Augmentation des exécutions en Iran dans un contexte de répression politique
Les Nations Unies ont signalé une hausse inquiétante des exécutions en Iran, avec au moins 56 personnes exécutées pour des accusations liées à la sécurité nationale depuis le 19 mars. Parmi elles, 27 étaient associées aux manifestations nationales survenues plus tôt dans l'année. Le Haut-Commissaire des Nations Unies aux droits de l'homme, Volker Turk, a exprimé sa préoccupation face à l'utilisation systématique de ces exécutions par l'État pour réprimer la dissidence publique.
Dans sa déclaration, Volker Turk a souligné l'augmentation alarmante du recours à la peine capitale, exhortant les autorités iraniennes à cesser ces exécutions et à envisager l'abolition de la peine de mort. Le Bureau des droits de l'homme de l'ONU a révélé que plus de 100 autres personnes risquent l'exécution pour des accusations similaires, en plus des exécutions en cours pour des infractions liées à la drogue. Les défaillances du système judiciaire ont été mises en lumière, avec des rapports faisant état de confessions obtenues sous la torture et de mauvais traitements.

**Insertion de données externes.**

$ cat config.mk
export PLATFORM = sky130hd
export DESIGN_NAME = alu_control_seq
export DESIGN_NICKNAME = d
export VERILOG_FILES = /design/src/rtl/alu_control_seq.sv
export SDC_FILE = /design/constraint.sdc
export NUM_CORES = 1
export LEC_CHECK = 0
export CAP_MARGIN = 20
export CORE_AREA = 3 3 40 42
export DETAILED_ROUTE_END_ITERATION = 7
export DIE_AREA = 0 0 43 45
export HOLD_SLACK_MARGIN = 0.06
export PLACE_DENSITY = 0.75
export SETUP_SLACK_MARGIN = 0.3
export SLEW_MARGIN = 20
export SYNTH_ARGS = -nofsm -noshare
export SYNTH_HDL_FRONTEND = slang
export SYNTH_SLANG_ARGS = --single-unit
$ cat constraint.sdc
create_clock -name CLK -period 2.4 [get_ports CLK]
set_input_delay 0.72 -clock CLK [delete_from_list [all_inputs] [get_ports CLK]]
set_output_delay 0.72 -clock CLK [all_outputs]
set_load 0.05 [all_outputs]
$ cat src/rtl/alu_control_seq.sv
// alu_control_seq
//   Registered, handshaked ALU control decoder. It takes an ALUop/FuncCode
//   pair from decode under valid/ready and presents a registered ALUCtrl
//   word to the ALU under a second valid/ready pair. MULT/DIV codes are
//   held for MC_LAT cycles before out_valid rises. Undecodable R-type codes
//   produce ALUCtrl=0 with Illegal=1.
//
//   Optional feature macro: ALUCTRL_MC_EN
//     defined   : MULT/DIV are multi-cycle (MultiCycle=1, countdown state).
//     undefined : MULT/DIV decode as Illegal, Busy/MultiCycle tied to 0.
//
//   Ports
//     CLK        in   clock, rising edge
//     Reset_L    in   asynchronous active-low reset
//     in_valid   in   ALUop/FuncCode present
//     in_ready   out  block can accept this cycle
//     ALUop      in   [OPW-1:0] operation class from main control
//     FuncCode   in   [5:0] instruction function field
//     out_valid  out  ALUCtrl/Illegal/MultiCycle valid
//     out_ready  in   ALU consumes the result this cycle
//     ALUCtrl    out  [CTRLW-1:0] registered ALU control word
//     MultiCycle out  held result came from MULT/DIV
//     Illegal    out  held result came from an undecodable FuncCode
//     Busy       out  multi-cycle countdown in progress
module alu_control_seq #(
  parameter int              OPW      = 4,
  parameter int              CTRLW    = 4,
  parameter logic [OPW-1:0]  RTYPE_OP = {OPW{1'b1}},
  parameter int              MC_LAT   = 32
) (
  input  logic             CLK,
  input  logic             Reset_L,
  input  logic             in_valid,
  output logic             in_ready,
  input  logic [OPW-1:0]   ALUop,
  input  logic [5:0]       FuncCode,
  output logic             out_valid,
  input  logic             out_ready,
  output logic [CTRLW-1:0] ALUCtrl,
  output logic             MultiCycle,
  output logic             Illegal,
  output logic             Busy
);

  // Elaboration-time guard on parameter ranges.
  if (CTRLW < 4 || MC_LAT < 2) begin : g_param_check
    $error("alu_control_seq: CTRLW must be >= 4 and MC_LAT must be >= 2");
  end

  typedef enum logic [1:0] {
    S_IDLE  = 2'd0,
    S_VALID = 2'd1
`ifdef ALUCTRL_MC_EN
    ,
    S_MC    = 2'd2
`endif
  } state_t;

  // Returns {illegal, ctrl}. MULT/DIV only decode when the multi-cycle
  // path exists; otherwise they fall into the illegal default.
  function automatic logic [CTRLW:0] decode(input logic [OPW-1:0] op,
                                            input logic [5:0]     fc);
    logic [3:0] c;
    logic       ill;
    c   = 4'b0000;
    ill = 1'b0;
    if (op == RTYPE_OP) begin
      case (fc)
        6'b000000: c = 4'b0011;  // SLL
        6'b000010: c = 4'b0100;  // SRL
        6'b000011: c = 4'b1101;  // SRA
        6'b100000,
        6'b100001: c = 4'b0010;  // ADD/ADDU
        6'b100010,
        6'b100011: c = 4'b0110;  // SUB/SUBU
        6'b100100: c = 4'b0000;  // AND
        6'b100101: c = 4'b0001;  // OR
        6'b100110: c = 4'b1010;  // XOR
        6'b100111: c = 4'b1100;  // NOR
        6'b101010: c = 4'b0111;  // SLT
        6'b101011: c = 4'b1000;  // SLTU
`ifdef ALUCTRL_MC_EN
        6'b011000: c = 4'b1001;  // MULT
        6'b011010: c = 4'b1011;  // DIV
`endif
        default:   ill = 1'b1;
      endcase
      return {ill, CTRLW'(c)};
    end
    return {1'b0, CTRLW'(op)};
  endfunction

  state_t           state_reg;
  logic             run_reg;        // low in reset, high from the first edge after release
  logic [CTRLW-1:0] ctrl_reg;
  logic             illegal_reg;
  logic             out_valid_reg;
  logic [CTRLW:0]   dec;
  logic [CTRLW-1:0] dec_ctrl;
  logic             dec_ill;
  logic             in_fire;
  logic             out_fire;

  assign dec      = decode(ALUop, FuncCode);
  assign dec_ctrl = dec[CTRLW-1:0];
  assign dec_ill  = dec[CTRLW];

  // Ready when empty, or when the held result leaves this same cycle.
  assign in_ready = run_reg &&
                    ((state_reg == S_IDLE) || ((state_reg == S_VALID) && out_ready));
  assign in_fire  = in_valid && in_ready;
  assign out_fire = out_valid_reg && out_ready;

`ifdef ALUCTRL_MC_EN
  localparam int CNTW = $clog2(MC_LAT);

  logic [CNTW-1:0] cnt_reg;
  logic            mc_reg;
  logic            busy_reg;
  logic            dec_mc;

  assign dec_mc = (ALUop == RTYPE_OP) &&
                  ((FuncCode == 6'b011000) || (FuncCode == 6'b011010));
`endif

  always_ff @(posedge CLK or negedge Reset_L) begin
    if (!Reset_L) begin
      state_reg     <= S_IDLE;
      run_reg       <= 1'b0;
      ctrl_reg      <= '0;
      illegal_reg   <= 1'b0;
      out_valid_reg <= 1'b0;
`ifdef ALUCTRL_MC_EN
      cnt_reg       <= '0;
      mc_reg        <= 1'b0;
      busy_reg      <= 1'b0;
`endif
    end else begin
      run_reg <= 1'b1;
      case (state_reg)
        S_IDLE, S_VALID: begin
          if (in_fire) begin
            ctrl_reg    <= dec_ctrl;
            illegal_reg <= dec_ill;
`ifdef ALUCTRL_MC_EN
            mc_reg      <= dec_mc;
            if (dec_mc) begin
              state_reg     <= S_MC;
              out_valid_reg <= 1'b0;
              busy_reg      <= 1'b1;
              cnt_reg       <= CNTW'(MC_LAT - 1);
            end else begin
              state_reg     <= S_VALID;
              out_valid_reg <= 1'b1;
            end
`else
            state_reg     <= S_VALID;
            out_valid_reg <= 1'b1;
`endif
          end else if (out_fire) begin
            state_reg     <= S_IDLE;
            out_valid_reg <= 1'b0;
          end
        end
`ifdef ALUCTRL_MC_EN
        // The counter is loaded with MC_LAT-1 >= 1, so the edge on which it
        // reaches 0 is also the edge that releases the result; it cannot wrap.
        S_MC: begin
          cnt_reg <= cnt_reg - 1'b1;
          if (cnt_reg == CNTW'(1)) begin
            state_reg     <= S_VALID;
            out_valid_reg <= 1'b1;
            busy_reg      <= 1'b0;
          end
        end
`endif
        default: begin
          state_reg     <= S_IDLE;
          out_valid_reg <= 1'b0;
        end
      endcase
    end
  end

  assign ALUCtrl   = ctrl_reg;
  assign Illegal   = illegal_reg;
  assign out_valid = out_valid_reg;
`ifdef ALUCTRL_MC_EN
  assign MultiCycle = mc_reg;
  assign Busy       = busy_reg;
`else
  assign MultiCycle = 1'b0;
  assign Busy       = 1'b0;
`endif

endmodule

# Word level (Yosys, flattened, before mapping)
# Index checks and enable logic that the tools add are counted.
# totals
register_bits,9
output_inout_bits,9
# classes
eq_ne,15
n_mux,11
reduce_logical,12
# op_table
cell,n
equality test 6 bit (second input constant),10
case mux 4 bit (10 select lines),1
OR reduction 13 bit,1
equality test 6 x 2 -> 1 bit (second input constant),2
2-to-1 mux 5 bit,2
zero test 6 bit,1
2-to-1 mux 2 bit,3
OR reduction 2 bit,3
2-to-1 mux 1 bit,5
equality test 4 bit (second input constant),1
logical AND 1 bit,4
!= test 3 bit (second input constant),1
equality test 2 x 1 -> 1 bit (second input constant),1
zero test 2 bit,1
AND reduction 2 bit,1
logical OR 1 bit,1

# Longest topological paths before layout
# Gate-level depths: netlist (run 1).
# depth
ltp_word,7
mapped_depth,5
ltp_nobuf,4

# Worst setup path after synthesis (run 1)
# No wires, ideal clock.
# synth_timing
kind,in2out
start,input out_ready
end,output in_ready
arrival_time_ps,1281
t_required_ps,1680
setup_slack_ps,399
stages,2
n_path_buf,0
cell_sequence,nand2b_1 > and2_1
# synth_between
elab_chain_len,3
# synth_lines
item,line_no,text
from (decl),38,"input logic out_ready,"
logical AND 1 bit,110,((state_reg == S_IDLE) || ((state_reg == S_VALID) && out_ready));
logical OR 1 bit,110,
logical AND 1 bit,109,assign in_ready = run_reg &&
to (decl),34,"output logic in_ready,"
# Every way passes these cells.

# Final worst setup path (run 1)
# Same ends and word-level chain as after synthesis.

==> results of run 1 <==
power by group through the flow:
stage / clock network (W) / logic (W) / registers (W)
detailed placement: 0 / 0.000183 / 0.000143
finish: 0.000109 / 0.000174 / 0.000141
CTS: 0.000112 / 0.000175 / 0.000141
global route: 0.000124 / 0.000184 / 0.000144
floorplan: 0 / 0.0000626 / 0.000193
global placement: 0 / 0.000181 / 0.000142
final cells by class:
| class | count | area (um^2) |
|---|---|---|
| clock buffers | 4 | 26.3 |
| fillers | 120 | 485 |
| inverters | 2 | 7.51 |
| multi-input cells | 50 | 332 |
| flip-flops and latches | 7 | 175 |
| well taps | 15 | 18.8 |
| repair buffers | 25 | 240 |
placed cells by master (no fill, tap or decap), types with 2 or more instances in the layout:
cell type	n
nand3_1	3
clkbuf_4	3
nand2b_1	2
buf_4	5
nor3_1	3
and3_1	2
nand2_1	8
inv_1	2
conb_1	3
dlygate4sd2_1	6
dfrtp_1	7
o211ai_1	2
nor2_1	2
a31oi_1	2
clkdlybuf4s50_1	12
layer usage:
metal | up-vias | part of all wire [%]
met2 | 23 | 44
met4 | 0 | 1.7
li1 | 278 | -
met1 | 238 | 46
met5 | - | 0
met3 | 2 | 9.0
cell families (layout without fill, tap and decap cells):
family                 Yosys count  in the layout  synth area share, %
AO/OA/AOI/OAI                   14             14                 19.3
XOR/XNOR                         1              1                 1.59
buffers and inverters            9             31                 10.7
flip-flops                       7              7                 31.7
multiplexers                     2              2                 3.85
other                            2              3                 1.36
AND/OR/NAND/NOR                 30             30                 31.5
through the flow:
| stage | cell area (um^2) | instances |
|---|---|---|
| 6_report | 800 | 103 |
| 5_1_grt | 800 | 103 |
| 4_1_cts | 798 | 103 |
| 3_5_place_dp | 771 | 99 |
| 3_3_place_gp | 771 | 99 |
| 2_1_floorplan | 556 | 66 |
critical path, stage by stage:
cell and delay, ns:
clkdlybuf4s15_1 0.16, nand2b_4 0.13, and2_4 0.14, buf_12 0.14
worst paths after layout:
check	start	end	slack [ns]	depth (start not counted)
hold reg to reg	ALUCtrl[3]	ALUCtrl[3]	0.48	1
min in group asynchronous	Reset_L	ALUCtrl[3]	0.74	1
setup / recovery	out_ready	in_ready	0.39	4
setup reg to reg	out_valid	Illegal	1.07	5
max in group asynchronous	Reset_L	Illegal	1.41	1
hold / removal	ALUCtrl[3]	ALUCtrl[3]	0.48	1
timing repair:
action | in CTS | in global routing
setup buffers | 0 | 0
pin swaps | 1 | 0
hold endpoints to repair | 0 | 0
gates resized for setup | 9 | 1
endpoints found under the setup margin | 7 | 1
==> run metrics, run 1 <==
Worst Skew 0.000395 ns; worst-path fanout max 2; Post-synth top flop dfrtp_1; Final min period between 2 and 2.5 ns; Max VDD drop 0.222 mV; vias in the first global route 524; DR pass1 iterations 2; CTS H-tree lvls 1; cell-internal power 0.000263 W; Slew Viols, Final 0; P per Cell Area 530 nW/um^2; CTS clk-pin slew, worst paths 0.05 ns; area growth from synthesis to layout 44.9%; Hold Fails Final Rpt 0; met3 Track Usage GR ~3.2%; die area roughly 1900 um^2; Synth Warn # 0; fin crit share 83.8%; CTS tree done; drt drc 0; synth unique cells 37; gr usage total about 15%; synth top area cells dfrtp_1, nand2_1, buf_6; Avg Inst Size Synth 8.49 um^2; Post-synth ARST share 100%; I/O pin total 23; grt peak-use layer met2; Setup WS pre-CTS 0.0948 ns; Layout Utilization about 62%; n_diodes 0; HP Class reg2reg; CTS sink cnt 7; Design Power 0.000424 W; Detailed Route Iter0 Violations 5; switching share of power 37.8%; final worst slack 0.389 ns; top-count cell post-synth nand2_1; Setup TNS Final 0 ns; cell taking the most area after synthesis dfrtp_1; met1 Use GR 17.6%; dpl hpwl around 1000 um; Netlist Area Pre-Place ~550 um^2; RSZ-0062 raised after global routing no; hold buffers post-CTS 0; Vias per Instance 5.25; share of cells above drive strength 1 14.8%; CP Data Required Time 1.68 ns; Synth top area share around a third; Switch Pwr 0.000160 W; Worst EP arrival 1.29 ns; clock root cell clkbuf_4; Routed WL per cell 12.1 um; total grt overflow 0; Post-synth EDFFs 0; CTS Buf Count 3; CP Class in2out; combinational share of power ~40%; chip width 43 um; Max Fclk 0.497 GHz; first-pass GRT wire length 2.12 mm; routability cong. 0.775; post-synthesis instance total 65; Rows 13; largest net degree at the start of global routing 13; clock share of power 25.7%; initial antenna violation count 0; status finished, final reports clean; chip height 45 um; Leak 0.355 nW; maxcap violations 0; setup violators final 0; sequential fraction of the synthesis area a little under a third; top post-synthesis cells by count nand2_1, dfrtp_1, nand2b_1, nand3_1, nor3_1; max reg flops 4; CP endpoint kind primary output; sequential share of power between 30% and 40%; antenna-violating nets left 0; worst-skew pair later-pin latency 0.25 ns; clk buf depth 2; via count between 500 and 600; final wirelength between 1 and 1.5 mm; met2 Use GR 23.7%; IO Port Bufs 20; Final Hold Slack 0.483 ns; FF+latch count, synth 7; initial core utilization 42.9%; Layout Nets 103; core region area 1280 um^2; Startpoint Class input pin
Power figures use the tool's default switching activity.
==> run 2, diff against run 1 <==
Settings changed: CORE_AREA 3 3 40 42 to not set, CORE_MARGIN set to 3, CORE_UTILIZATION set to 40, DIE_AREA 0 0 43 45 to not set, PLACE_DENSITY 0.75 to 0.73.
Clock period 2.4 ns to 1.9 ns, I/O delays scaled along.
==> run metrics, run 2 (same netlist as run 1, synthesis figures left out) <==
CTS H-tree lvls 1; Final min period between 1.5 and 2 ns; die area roughly 1900 um^2; chip width roughly 43 um; total grt overflow 0; dpl hpwl 1.24 mm; clk buf depth 2; CP Data Required Time 1.33 ns; IO Port Bufs 20; Hold Fails Final Rpt 0; Routed WL per cell about 14 um; vias in the first global route 609; CTS Buf Count 3; combinational share of power 42.8%; Worst Skew roughly 0.0080 ns; Leak 0.423 nW; chip height about 43 um; DR pass1 iterations 4; cell-internal power 0.000345 W; via count 615; core region area approximately 1200 um^2; routability cong. around 0.86; CTS tree done; P per Cell Area 646 nW/um^2; clock root cell clkbuf_4; initial core utilization 45.9%; Rows 12; CP Class in2out; I/O pin total 23; Non-Filler Instances 112; Max VDD drop 0.379 mV; maxcap violations 0; commonest non-fill, non-tap cell in the layout buf_4; gr usage total 19.8%; setup violators final 0; final worst slack 0.270 ns; commonest cells after routing, fill and taps aside buf_4, nand2_1, dfrtp_1, dlygate4sd2_1; RSZ-0062 raised after global routing yes; dpl cells 108; Max Fclk about 0.6 GHz; Switch Pwr roughly 0.00022 W; worst-path fanout max 2; final wirelength roughly 1.6 mm; initial antenna violation count 0; max reg flops 4; CTS clk-pin slew, worst paths approximately 0.06 ns; CTS sink cnt 7; Worst EP arrival 1.06 ns; Slew Viols, Final 0; area growth from synthesis to layout 57.6%; Detailed Route Iter0 Violations 16; Startpoint Class input pin; antenna-violating nets left 0; share of cells above drive strength 1 between 30% and 40%; switching share of power 38.6%; Layout Nets 113; drt drc 0; first-pass GRT wire length 2.71 mm; Setup WS pre-CTS -0.165 ns; Vias per Instance 5.49; n_diodes 0; CP endpoint kind primary output; worst-skew pair later-pin latency roughly 0.26 ns; fill count 96; clock share of power 24.9%; Design Power 0.000562 W; fin crit share 85.8%; largest net degree at the start of global routing 12; status finished, final reports clean; sequential share of power 32.3%; HP Class reg2reg
[run 2: cell count changes in the layout (fill, tap and decap cells not counted), sizes merged]
cell,delta
dlymetal6s2s,+1
clkbuf,+2
clkdlybuf4s50,-10
buf,+17
[run 2: worst paths after layout]
path                             from    endpoint  slack [ns]  cells after the start
setup / recovery            out_ready    in_ready        0.27                      4
hold / removal             ALUCtrl[2]  ALUCtrl[2]        0.49                      1
setup reg to reg            out_valid  ALUCtrl[1]        0.56                      5
hold reg to reg            ALUCtrl[2]  ALUCtrl[2]        0.49                      1
max in group asynchronous     Reset_L   out_valid        1.03                      1
min in group asynchronous     Reset_L  ALUCtrl[2]        0.58                      1
[run 2: what timing repair did]
item	4_1_cts	5_1_grt
pin swaps	3	2
setup buffers	0	0
hold buffers	0	0
setup endpoints to repair	6	6
gates resized for setup	15	10
[run 2: final cells by class]
| type | instances | area, um^2 | share of cell area (%) |
|---|---|---|---|
| Multi-Input combinational cell | 50 | 348 | 40.0 |
| Timing Repair Buffer | 35 | 294 | 33.8 |
| Tap cell | 14 | 17.5 | 2.01 |
| Sequential cell | 7 | 176 | 20.3 |
| Clock buffer | 4 | 26.3 | 3.02 |
| Inverter | 2 | 7.51 | 0.863 |
[run 2: through the flow]
| stage | utilization [%] | area, um^2 | setup TNS [ns] | hold slack, ns |
|---|---|---|---|---|
| final | 72.4 | 870 | 0 | 0.492 |
| after global routing | 72.4 | 870 | 0 | 0.510 |
| after CTS | 71.3 | 856 | 0 | 0.497 |
| after detailed placement | 69.3 | 832 | -0.739 | 0.485 |
| after global placement | 69.3 | 832 | -0.592 | 0.466 |
| after floorplan | - | 558 | 0 | 0.274 |
[run 2: power by group through the flow]
stage / Combinational [W] / Clock (W) / Sequential (W)
final: 0.000240 / 0.000140 / 0.000182
after floorplan: 0.0000795 / 0 / 0.000244
after CTS: 0.000238 / 0.000145 / 0.000181
after global placement: 0.000238 / 0 / 0.000181
after detailed placement: 0.000243 / 0 / 0.000182
after global routing: 0.000255 / 0.000153 / 0.000183
[run 2: metal layers]
metal | GRT usage [%] | wire length (um) | vias up
met1 | 25.4 | 681 | 290
met2 | 28.3 | 785 | 22
met4 | 12.7 | 36 | 0
li1 | - | - | 299
met5 | 0 | 0 | -
met3 | 5.93 | 99 | 4
[run 2: worst max-delay path, stage by stage]
cell      delay [ns]
buf_6           0.09
nand2b_4        0.13
and2_4          0.14
buf_12          0.14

La rapidité et le secret entourant ces procédures sont particulièrement préoccupants, plusieurs exécutions ayant eu lieu seulement quelques semaines après les arrestations. De plus, des audiences à huis clos ont abouti à des condamnations à mort expéditives. Des organisations de défense des droits, telles qu'Amnesty International, attribuent cette vague mortelle à la stratégie plus large du gouvernement visant à punir la dissidence et à affirmer son contrôle après un soulèvement majeur déclenché par des griefs économiques.